CAUSOS CAIÇARA de Julinho Mendes
O LATIM DE Pe. MALAQUIAS
Tio José era um caiçara católico, mas daqueles “malemá” que, por motivo de trabalho dizia não ter muito tempo para a religião. Ele pescava, trabalhava na roça, plantava bananeira, arrancava mandioca... No domingo, único dia de folga, ele tinha que defender a misturinha da semana, indo caçar nas matas das redondezas; sua espingarda era do tipo punheteira de carregar pela boca, que exigia um saco de chumbo, pólvora e espoletas.
Tia Joana, sua mulher, essa sim muito católica, que quando jovem era filha de Maria, depois passou a ser da irmandade do coração de Jesus, beata que dividia o dia em casa e na igreja para rezar e pedir a Deus proteção e saúde a toda parentalha.
- José, você precisa ir na igreja rezar, ouvir as pregações, os conselhos e as perguntas do padre Malaquias.
- Mas Joana, a missa é rezada em LATIM e fica difícil entender e responder as perguntas.
- Não importa, você tem que ir e entrar no pensamento do padre, porque o padre, mesmo em latim, não fala bobagem.
- Joana, continue indo você rezar, reze por mim e responda as perguntas do padre Malaquias.
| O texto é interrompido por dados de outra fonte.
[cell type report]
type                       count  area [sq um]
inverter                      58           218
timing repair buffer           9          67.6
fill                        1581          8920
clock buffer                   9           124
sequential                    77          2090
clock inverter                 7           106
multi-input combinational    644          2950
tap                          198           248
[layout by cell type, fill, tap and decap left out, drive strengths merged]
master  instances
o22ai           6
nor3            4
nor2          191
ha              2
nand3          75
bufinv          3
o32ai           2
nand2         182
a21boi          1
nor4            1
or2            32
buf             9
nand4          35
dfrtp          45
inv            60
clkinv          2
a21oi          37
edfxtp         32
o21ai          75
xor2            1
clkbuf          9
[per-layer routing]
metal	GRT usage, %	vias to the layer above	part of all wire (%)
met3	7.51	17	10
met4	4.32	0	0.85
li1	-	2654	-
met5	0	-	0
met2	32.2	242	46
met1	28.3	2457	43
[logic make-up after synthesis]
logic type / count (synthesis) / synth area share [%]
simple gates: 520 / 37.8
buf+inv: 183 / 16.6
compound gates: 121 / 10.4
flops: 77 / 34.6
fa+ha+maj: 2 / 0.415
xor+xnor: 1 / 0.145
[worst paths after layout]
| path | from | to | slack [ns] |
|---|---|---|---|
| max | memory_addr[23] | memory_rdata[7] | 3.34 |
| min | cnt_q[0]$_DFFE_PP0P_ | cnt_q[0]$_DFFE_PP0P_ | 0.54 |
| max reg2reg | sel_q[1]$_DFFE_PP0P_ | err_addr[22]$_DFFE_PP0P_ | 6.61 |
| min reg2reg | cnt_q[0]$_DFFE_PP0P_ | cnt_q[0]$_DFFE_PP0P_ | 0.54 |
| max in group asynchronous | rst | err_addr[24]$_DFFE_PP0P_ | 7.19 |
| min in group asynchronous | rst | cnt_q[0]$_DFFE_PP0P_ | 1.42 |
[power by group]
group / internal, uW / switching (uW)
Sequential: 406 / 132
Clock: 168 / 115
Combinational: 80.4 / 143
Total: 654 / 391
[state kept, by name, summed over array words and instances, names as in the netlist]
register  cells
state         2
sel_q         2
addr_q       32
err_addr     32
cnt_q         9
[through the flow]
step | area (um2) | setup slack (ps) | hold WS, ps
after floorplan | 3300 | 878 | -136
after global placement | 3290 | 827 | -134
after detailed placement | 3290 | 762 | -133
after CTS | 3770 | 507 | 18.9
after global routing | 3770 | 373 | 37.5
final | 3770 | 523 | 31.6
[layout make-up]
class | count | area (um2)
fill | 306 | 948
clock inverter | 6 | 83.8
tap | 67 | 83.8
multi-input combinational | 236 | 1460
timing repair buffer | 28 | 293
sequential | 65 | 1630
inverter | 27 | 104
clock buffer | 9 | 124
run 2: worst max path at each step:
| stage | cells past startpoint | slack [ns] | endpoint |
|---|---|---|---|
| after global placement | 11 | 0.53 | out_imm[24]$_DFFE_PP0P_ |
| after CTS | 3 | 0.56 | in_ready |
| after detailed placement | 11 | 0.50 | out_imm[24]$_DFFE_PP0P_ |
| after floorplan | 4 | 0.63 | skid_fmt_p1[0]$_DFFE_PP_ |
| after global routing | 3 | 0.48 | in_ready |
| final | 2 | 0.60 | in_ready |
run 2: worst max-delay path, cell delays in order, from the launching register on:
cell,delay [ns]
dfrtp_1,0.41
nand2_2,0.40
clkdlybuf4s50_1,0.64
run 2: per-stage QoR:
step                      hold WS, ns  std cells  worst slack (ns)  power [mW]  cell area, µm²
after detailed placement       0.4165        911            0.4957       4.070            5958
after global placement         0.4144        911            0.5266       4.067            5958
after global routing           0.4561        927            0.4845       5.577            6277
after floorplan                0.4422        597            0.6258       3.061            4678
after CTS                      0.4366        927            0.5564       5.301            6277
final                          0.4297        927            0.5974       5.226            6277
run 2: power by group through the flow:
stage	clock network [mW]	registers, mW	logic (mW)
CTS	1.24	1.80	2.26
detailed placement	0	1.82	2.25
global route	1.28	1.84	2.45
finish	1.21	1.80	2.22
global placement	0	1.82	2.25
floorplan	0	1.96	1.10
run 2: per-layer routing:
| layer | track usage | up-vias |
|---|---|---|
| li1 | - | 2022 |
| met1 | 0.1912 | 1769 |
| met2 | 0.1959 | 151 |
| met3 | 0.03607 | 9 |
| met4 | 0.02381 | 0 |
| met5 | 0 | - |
--- config.mk ---
export PLATFORM = sky130hd
export DESIGN_NAME = icache_fill_ctrl
export DESIGN_NICKNAME = d
export VERILOG_FILES = /design/src/rtl/icache_pkg.sv /design/src/rtl/icache_array.sv /design/src/rtl/icache_fill_ctrl.sv
export SDC_FILE = /design/constraint.sdc
export NUM_CORES = 2
export LEC_CHECK = 0
export ABC_CLOCK_PERIOD_IN_PS = 4550
export BUFFER_PORTS_ARGS = -buffer_cell sky130_fd_sc_hd__buf_2
export CORE_ASPECT_RATIO = 1.2
export CORE_MARGIN = 2
export CORE_UTILIZATION = 50
export DETAILED_ROUTE_END_ITERATION = 16
export HOLD_SLACK_MARGIN = 0.06
export PLACE_DENSITY = 0.75
export SLEW_MARGIN = 30
export SYNTH_ARGS = -nofsm -noshare
export SYNTH_HDL_FRONTEND = slang
export SYNTH_SLANG_ARGS = --single-unit
--- constraint.sdc ---
create_clock -name clk -period 4.55 [get_ports clk]
set_clock_uncertainty 0.2 [all_clocks]
set_input_delay 0.91 -clock clk [delete_from_list [all_inputs] [get_ports clk]]
set_output_delay 0.91 -clock clk [all_outputs]
set_load 0.02 [all_outputs]
--- src/rtl/icache_pkg.sv ---
// ---------------------------------------------------------------------------
// icache_pkg
// Shared definitions for the instruction-cache fill controller:
//   - fill FSM state encoding
//   - NOP instruction returned whenever no valid word is delivered
//   - line geometry (words per line, byte-offset width)
//   - helpers that slice a byte address into line index and tag
// ---------------------------------------------------------------------------
package icache_pkg;

    typedef enum logic [1:0] {
        IDLE = 2'd0,
        REQ  = 2'd1,
        WAIT = 2'd2,
        DONE = 2'd3
    } fill_state_t;

    localparam logic [15:0] NOP_INSTR = 16'h0800;
    localparam int          WORDS     = 4;
    // byte-in-word (1 bit) plus word-in-line (2 bits)
    localparam int          OFFSET_W  = 3;

    // Line index of a byte address, right-justified in 16 bits.
    function automatic logic [15:0] line_index(input logic [15:0] addr, input int idx_w);
        return (addr >> OFFSET_W) & ((16'd1 << idx_w) - 16'd1);
    endfunction

    // Tag of a byte address, right-justified in 16 bits.
    function automatic logic [15:0] line_tag(input logic [15:0] addr, input int idx_w);
        return addr >> (OFFSET_W + idx_w);
    endfunction

endpackage

--- src/rtl/icache_array.sv ---
// ---------------------------------------------------------------------------
// icache_array
// Flop-based storage for a direct-mapped cache: per-line valid bit, tag and
// WORDS x 16-bit data words. One combinational read port, one write port.
//
// Ports:
//   clk, rst       clock, asynchronous active-low reset
//   rd_idx/rd_word read line index / word within line
//   rd_valid       valid bit of the addressed line
//   rd_tag         stored tag of the addressed line
//   rd_data        addressed data word
//   wr_en          write wr_data into word wr_word of line wr_idx
//   valid_clr      clear valid of line wr_idx (start of a refill)
//   valid_set      set valid and write wr_tag for line wr_idx (refill done)
// ---------------------------------------------------------------------------
module icache_array
    import icache_pkg::*;
#(
    parameter int LINES = 16,
    parameter int IDXW  = 4,
    parameter int TAGW  = 9
) (
    input  logic            clk,
    input  logic            rst,
    input  logic [IDXW-1:0] rd_idx,
    input  logic [1:0]      rd_word,
    output logic            rd_valid,
    output logic [TAGW-1:0] rd_tag,
    output logic [15:0]     rd_data,
    input  logic            wr_en,
    input  logic [IDXW-1:0] wr_idx,
    input  logic [1:0]      wr_word,
    input  logic [15:0]     wr_data,
    input  logic            valid_clr,
    input  logic            valid_set,
    input  logic [TAGW-1:0] wr_tag
);

    logic [LINES-1:0] valid_r;
    logic [TAGW-1:0]  tag_r  [LINES];
    logic [15:0]      data_r [LINES*WORDS];

    // Valid bits and tags: cleared on reset, updated by the refill sequence.
    always_ff @(posedge clk or negedge rst) begin
        if (!rst) begin
            valid_r <= '0;
            for (int i = 0; i < LINES; i++) begin
                tag_r[i] <= '0;
            end
        end else begin
            if (valid_set) begin
                valid_r[wr_idx] <= 1'b1;
                tag_r[wr_idx]   <= wr_tag;
            end else if (valid_clr) begin
                valid_r[wr_idx] <= 1'b0;
            end
        end
    end

    // Data words: one word written per returned memory beat.
    always_ff @(posedge clk or negedge rst) begin
        if (!rst) begin
            for (int i = 0; i < LINES*WORDS; i++) begin
                data_r[i] <= 16'h0000;
            end
        end else begin
            if (wr_en) begin
                data_r[{wr_idx, wr_word}] <= wr_data;
            end
        end
    end

    assign rd_valid = valid_r[rd_idx];
    assign rd_tag   = tag_r[rd_idx];
    assign rd_data  = data_r[{rd_idx, rd_word}];

endmodule

--- src/rtl/icache_fill_ctrl.sv ---
// ---------------------------------------------------------------------------
// icache_fill_ctrl
// Direct-mapped instruction cache between fetch and backing memory. Hits
// return the 16-bit word in the same cycle; misses stall fetch while the
// 4-word line is filled one single-beat read at a time.
//
// Ports:
//   clk, rst              clock, asynchronous active-low reset
//   fetch_req/fetch_addr  fetch request and byte address (PC)
//   flush                 redirect; drops delivery of a pending miss
//   fetch_instr           instruction word, NOP when fetch_valid=0
//   fetch_valid           fetch_instr valid for fetch_addr (IDLE hit only)
//   stall                 fetch must hold its PC
//   err                   misaligned fetch (fetch_addr[0]=1)
//   mem_rd/mem_addr       one-cycle read strobe and word-aligned address
//   mem_rvalid/mem_rdata  read data return (latency >= 1)
//   hit_cnt/miss_cnt      saturating statistics, only with ICACHE_STATS_EN
//
// Optional feature macro: ICACHE_STATS_EN
// ---------------------------------------------------------------------------
module icache_fill_ctrl
    import icache_pkg::*;
#(
    parameter int LINES = 16
) (
    input  logic        clk,
    input  logic        rst,
    input  logic        fetch_req,
    input  logic [15:0] fetch_addr,
    input  logic        flush,
    output logic [15:0] fetch_instr,
    output logic        fetch_valid,
    output logic        stall,
    output logic        err,
    output logic        mem_rd,
    output logic [15:0] mem_addr,
    input  logic        mem_rvalid,
    input  logic [15:0] mem_rdata
`ifdef ICACHE_STATS_EN
    ,
    output logic [15:0] hit_cnt,
    output logic [15:0] miss_cnt
`endif
);

    localparam int IDXW = $clog2(LINES);
    localparam int TAGW = 16 - OFFSET_W - IDXW;

    fill_state_t     state_r;
    fill_state_t     state_nxt_s;
    logic [1:0]      beat_r;
    logic [1:0]      beat_nxt_s;
    logic [15:0]     base_r;
    logic [15:0]     base_nxt_s;

    logic            req_s;
    logic            lookup_s;
    logic            hit_s;
    logic            miss_s;
    logic            wr_en_s;
    logic            valid_clr_s;
    logic            valid_set_s;

    logic [IDXW-1:0] fetch_idx_s;
    logic [TAGW-1:0] fetch_tag_s;
    logic [IDXW-1:0] fill_idx_s;
    logic [TAGW-1:0] fill_tag_s;
    logic            rd_valid_s;
    logic [TAGW-1:0] rd_tag_s;
    logic [15:0]     rd_data_s;

    assign fetch_idx_s = IDXW'(line_index(fetch_addr, IDXW));
    assign fetch_tag_s = TAGW'(line_tag(fetch_addr, IDXW));
    assign fill_idx_s  = IDXW'(line_index(base_r, IDXW));
    assign fill_tag_s  = TAGW'(line_tag(base_r, IDXW));

    icache_array #(
        .LINES (LINES),
        .IDXW  (IDXW),
        .TAGW  (TAGW)
    ) u_array (
        .clk       (clk),
        .rst       (rst),
        .rd_idx    (fetch_idx_s),
        .rd_word   (fetch_addr[2:1]),
        .rd_valid  (rd_valid_s),
        .rd_tag    (rd_tag_s),
        .rd_data   (rd_data_s),
        .wr_en     (wr_en_s),
        .wr_idx    (fill_idx_s),
        .wr_word   (beat_r),
        .wr_data   (mem_rdata),
        .valid_clr (valid_clr_s),
        .valid_set (valid_set_s),
        .wr_tag    (fill_tag_s)
    );

    // Lookup, fetch-side outputs, memory strobe and fill next-state.
    always_comb begin
        state_nxt_s = state_r;
        beat_nxt_s  = beat_r;
        base_nxt_s  = base_r;
        wr_en_s     = 1'b0;
        valid_clr_s = 1'b0;
        valid_set_s = 1'b0;
        mem_addr    = 16'h0000;

        // Requests are ignored while reset is held so every output sits at
        // its reset value regardless of what fetch is driving.
        req_s    = fetch_req & rst;
        // Flush wins over a lookup: no delivery and no fill start.
        lookup_s = (state_r == IDLE) & req_s & ~fetch_addr[0] & ~flush;
        hit_s    = lookup_s & rd_valid_s & (rd_tag_s == fetch_tag_s);
        miss_s   = lookup_s & ~hit_s;

        fetch_valid = hit_s;
        if (hit_s) begin
            fetch_instr = rd_data_s;
        end else begin
            fetch_instr = NOP_INSTR;
        end
        err    = req_s & fetch_addr[0];
        stall  = miss_s | (state_r != IDLE);
        mem_rd = (state_r == REQ);

        // A flush arriving mid-fill needs no state of its own: delivery only
        // ever happens through a fresh IDLE lookup of whatever PC fetch
        // presents after DONE, so the cancelled request is simply never seen.
        case (state_r)
            IDLE: begin
                if (miss_s) begin
                    base_nxt_s  = fetch_addr & ~16'h0007;
                    beat_nxt_s  = 2'd0;
                    state_nxt_s = REQ;
                end else begin
                    state_nxt_s = IDLE;
                end
            end
            REQ: begin
                mem_addr    = base_r + {13'd0, beat_r, 1'b0};
                state_nxt_s = WAIT;
            end
            WAIT: begin
                if (mem_rvalid) begin
                    wr_en_s     = 1'b1;
                    // Invalidate on the first beat so a half-written line
                    // can never produce a hit.
                    valid_clr_s = (beat_r == 2'd0);
                    if (beat_r == 2'd3) begin
                        valid_set_s = 1'b1;
                        state_nxt_s = DONE;
                    end else begin
                        beat_nxt_s  = beat_r + 2'd1;
                        state_nxt_s = REQ;
                    end
                end else begin
                    state_nxt_s = WAIT;
                end
            end
            DONE: begin
                state_nxt_s = IDLE;
            end
            default: begin
                state_nxt_s = IDLE;
            end
        endcase
    end

    // Fill FSM state, beat counter and latched line base address.
    always_ff @(posedge clk or negedge rst) begin
        if (!rst) begin
            state_r <= IDLE;
            beat_r  <= 2'd0;
            base_r  <= 16'h0000;
        end else begin
            state_r <= state_nxt_s;
            beat_r  <= beat_nxt_s;
            base_r  <= base_nxt_s;
        end
    end

`ifdef ICACHE_STATS_EN
    // Saturating hit / fill-start counters.
    always_ff @(posedge clk or negedge rst) begin
        if (!rst) begin
            hit_cnt  <= 16'h0000;
            miss_cnt <= 16'h0000;
        end else begin
            if (hit_s && (hit_cnt != 16'hFFFF)) begin
                hit_cnt <= hit_cnt + 16'd1;
            end
            if (miss_s && (miss_cnt != 16'hFFFF)) begin
                miss_cnt <= miss_cnt + 16'd1;
            end
        end
    end
`endif

endmodule
---- Word-level counts from Yosys, hierarchy flattened ----
Cells that the tools add are included.
W data, S select, Z words.
storage, ports and cells
  bits in registers ....................... 1201
  input bits .............................. 37
cells by class
  add/sub/neg operators ................... 2
  order comparisons ....................... 9
  equal/unequal tests ..................... 8
  mux-type cells .......................... 35
  bitwise gates (word level) .............. 19
  reduce and logical (&&, ||, !) cells .... 10
operators with widths
  cell                  count
  $bwmux W1024          1
  $bwmux W144           1
  $mux W16              7
  $bmux W16 S6          1
  $demux W16 S6         1
  $bmux W9 S4           1
  $demux W9 S4          1
  $mux W9               3
  $add A16 B3 Y16       1
  $and A16 B16 Y16      1
  $not A16 Y16          1
  $or A16 B16 Y16       1
  $ge A7 B7 Y1 const B  2
  $not A6 Y7            2
  $ge A5 B5 Y1 const B  2
  $lt A4 B5 Y1 const B  2
  $mux W1               10
  $mux W2               5
  $not A4 Y5            2
  $eq A9 B9 Y1          1
  $and A1 B1 Y1         8
  $pmux W2 S4           1
  $lt A7 B1 Y1 const B  1
  $eq A2 B2 Y1 const B  3
  15 further kinds      24

---- Longest topological paths before layout ----
  word-level depth ........................ 10
  depth in mapped cells ................... 12

---- By module ----
From an unflattened synthesis, not the netlist that was laid out.
unflattened totals
  cell total of the unflattened synthesis .. 3615
  area, all modules ....................... 55328.1 um^2
by module, submodules not included
  module            times used  cells an instance  area an instance (um^2)  sequential area each (um^2)
  icache_array      1           3511               54213.2                  29628.4
  icache_fill_ctrl  1           104                1114.8                   425.4

---- Worst setup path after synthesis ----
No wires, ideal clock.
  kind .................................... input -> output
  start ................................... input port fetch_addr[1]
  end ..................................... output port fetch_instr[4]
  arrival ................................. 3.497 ns
  required time ........................... 3.440 ns
  setup slack ............................. -0.057 ns
  cell stages on the path ................. 7
  buffers on the path ..................... 3
  cell sequence ........................... clkbuf_1 clkbuf_1 buf_1 mux4_2 mux4_2 mux4_2 and2b_1
on the way
  longest elaborated chain between the ends .. 5
RTL lines
  what                                          line                     text
  start: declaration                            icache_fill_ctrl.sv:29   input logic [15:0] fetch_addr,
  $not A6 Y7 (implied by the code)              icache_array.sv:75       assign rd_data = data_r[{rd_idx, rd_word}];
  $bmux W16 S6                                  icache_array.sv:75
  $mux W16 (implied by the code) (2 in series)  icache_array.sv:75
  $mux W16                                      icache_fill_ctrl.sv:117  if (hit_s) begin
  end: declaration                              icache_fill_ctrl.sv:31   output logic [15:0] fetch_instr,
Every way passes these cells. The select of a mux whose other input is x is not followed.

---- Worst setup path in the final report ----
  start ................................... input port fetch_addr[1]
  end ..................................... output port fetch_instr[11]
The elaborated chain is that of the path after synthesis.

==> key figures <==
Status
  • Status: finished clean

Detailed routing
  • Post-route antenna net violation count: 0
  • Wire per inst: 27.9 um
  • DR vias/cell: 6.19
  • Detailed-route via count: 30500
  • Final wirelength: 138 mm
  • # DRC: 0
  • Pre-antenna DRT Iters: 7
  • Starting DRT DRC Count: 2415

Placed design
  • DP Worst Slack: -128 ps
  • DP Area: 57500 um2
  • Routability congestion estimate: 0.833
  • Input/output buffers: 71
  • Hpwl dp: 84.9 mm

Finish
  • Design area: 62400 um2
  • Total Nets Final: 3470
  • Most frequent cells in the layout: dfrtp_1 (1201), mux2_2 (1179), mux4_2 (370)
  • Most common cell after layout, fill and taps aside: dfrtp_1
  • Share of cells above drive strength 1: 58.8%
  • Area Overhead vs Synth: 14.1%

Synthesis
  • Synth cell types: 51
  • Post-Syn Area: 54700 um2
  • YS warnings: 0
  • Synth area leader: dfrtp_1
  • Post-synth EDFFs: 0
  • Synth Net Count: 3367
  • Seq cells post-synth: 1201
  • Synth top area cells: dfrtp_1 (55%), mux2_2 (24%), mux4_2 (15%)
  • Cells after synthesis: 3328
  • Async S/R FF share, synth: 100%
  • Synth top area share: 55.0%
  • Post-synthesis sequential area ratio: 55.0%
  • Syn_area_per_cell: 16.4 um2
  • Main flop type after synthesis: dfrtp_1

Global routing
  • First-pass GRT wire length: 208 mm
  • GRT Total Usage: 24.7%
  • GRT Residual Overflow: 0
  • Pin count of the biggest net entering global routing: 182
  • Initial antenna violation count: 5
  • Vias in the first global route: 32300

Worst hold path
  • Hold WC Path Type: in2async

Floorplan
  • Core area: 108000 um2
  • Die width: 306 um
  • Rows: 132
  • Die height: 366 um
  • I/O Pins: 73
  • Initial cell density of the core: 50.5%
  • Die Footprint: 112000 um2

Worst setup path
  • Arr. time, crit path: 3400 ps
  • CP Capture Type: primary output
  • Startpoint types: input port
  • Worst r2r path cells: 10
  • Crit path capture: fetch_instr[11]
  • Beginning of the critical path: fetch_addr[1]
  • Reg-to-reg slack, setup: 1190 ps
  • Reg2reg end: base_r[3]
  • CP Class: in2out
  • Reg-to-reg critical path startpoint: u_array.tag_r[5]
  • Crit path max fanout: 12
  • Critical path required time: 3440 ps

STA
  • Worst Tran Pin Value: 1050 ps
  • Max Slew Vio Count: 0
  • Fin Setup TNS: 0 ps
  • Setup violators final: 0
  • Post-route minimum period: 4510 ps
  • Worst slew margin: 29.7%
  • Worst setup margin: 41.0 ps
  • Hold Worst Slack: 138 ps
  • Timing-limited maximum frequency: 222 MHz
  • Fin. Hold Viols: 0
  • RSZ-0062 raised after global routing: yes
  • Final Cycle Share: 99.1%

Clock network
  • Root buffer cell: clkbuf_16
  • H-tree Lvls: 3
  • Clock sink count: 1201
  • CTS tree: done
  • CTS Buffer Depth: 3
  • Total CTS buffers: 118
  • Worst-Skew Late Latency: 700 ps
  • Worst-path clk slew: 60 ps

Power and ir drop
  • Leak Pwr: 30.3 nW
  • Overall power: 0.0286 W
  • Worst vdd ir: 0.312 mV
  • PwrDens: 459 nW/um2

Flow run
  • Max-cap viol count: 0
==> logic make-up after synthesis <==
kind of cell,after synthesis,share of synthesized area [%]
flip-flops,1201,55.0
other,1,0.00686
buffers and inverters,302,2.29
AND/OR/NAND/NOR,197,1.82
multiplexers,1576,40.2
XOR/XNOR,15,0.240
AO/OA/AOI/OAI,34,0.366
adder cells (fa/ha/maj),2,0.0458
==> power by group <==
group | total, W | switching (W) | internal (W)
registers | 0.0137 | 0.00119 | 0.0125
clock network | 0.0105 | 0.00416 | 0.00631
logic | 0.00448 | 0.00185 | 0.00263
==> repair_timing <==
action	CTS	global route
hold buffers	0	0
pin swaps	1	2
setup endpoints to repair	12	15
setup buffers	4	13
gates cloned	0	9
gates resized for setup	11	35
==> through the flow <==
| stage | cells | util [%] |
|---|---|---|
| global placement | 4687 | 53.1 |
| global route | 4929 | 57.6 |
| CTS | 4902 | 57.1 |
| finish | 4932 | 57.6 |
| floorplan | 3328 | - |
| detailed placement | 4687 | 53.2 |
==> worst min-delay path by stage <==
stage | cells after the start | from | endpoint | slack [ps]
6_report | 2 | rst | u_array.data_r[388] | 140
3_5_place_dp | 1 | u_array.data_r[464] | u_array.data_r[464] | 290
5_1_grt | 2 | rst | u_array.data_r[388] | 160
4_1_cts | 2 | rst | u_array.data_r[388] | 130
2_1_floorplan | 2 | register | register | 270
3_3_place_gp | 1 | u_array.tag_r[95] | u_array.tag_r[95] | 280
==> routing by layer <==
| layer | GRT usage, % | share of wire, % | up-vias |
|---|---|---|---|
| li1 | - | - | 12600 |
| met1 | 33.9 | 42 | 16800 |
| met2 | 40.2 | 49 | 864 |
| met3 | 4.37 | 5.7 | 239 |
| met4 | 7.76 | 3.2 | 6 |
| met5 | 0 | 0.025 | - |
==> Yosys cell counts, types with 2 or more instances <==
master / number
nand3_1: 9
mux4_2: 367
a21oi_1: 3
nor2b_1: 11
o22ai_1: 3
or2_2: 2
or3_1: 2
buf_2: 62
and2_1: 17
buf_4: 5
mux4_1: 7
and3_1: 4
xor2_1: 10
nor4_2: 3
nand2_1: 75
nor2_1: 41
and2b_1: 8
nor2_2: 8
buf_1: 31
dfrtp_1: 1201
mux2i_1: 16
nor3_1: 4
clkbuf_1: 197
o21ai_0: 21
inv_1: 4
xnor2_1: 5
mux2_4: 7
mux2_2: 1179
nand2b_1: 3
ha_1: 2
==> critical path: stages <==
cell	delay [ps]
buf_16	130
buf_12	170
buf_16	170
mux4_2	530
mux4_2	550
mux4_2	540
or2_1	220
buf_2	160
==> cell type report <==
class / instances / area, um2
antenna: 3 / 7.51
timing repair buffer: 280 / 2950
clock buffer: 164 / 3390
fill: 8159 / 45800
multi-input combinational: 1825 / 23400
inverter: 5 / 18.8
sequential: 1201 / 30100
clock inverter: 47 / 781
tap: 1407 / 1760
==> sequential cells by signal, indices dropped and copies added (netlist names), named ones only <==
signal / count
state_r: 2
base_r: 13
beat_r: 2
u_array.tag_r: 144
u_array.data_r: 1024
(Power assumes the default switching activity.)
- Nada disso José, no próximo domingo você vai ter que ir à igreja, se não eu mijo dentro e enferrujo o cano de sua espingarda!
Aí não teve jeito, Tio José sabia da acidez do mijo da mulher e se não obedecesse, com certeza perderia sua preciosa espingarda.
Domingo bem cedo, tio José veste sua calça arranca toco, camisa de baeta, chapéu cobrindo a careca e estreia seu tamanco feito de pau de tarumã. Tia Joana olha aquela extravagância na vestimenta de José e questiona:
- José, tamanco não é pra quem tem o pé rachado, melhor você calçar o seu 48; você vai ver, vão caçoar de você!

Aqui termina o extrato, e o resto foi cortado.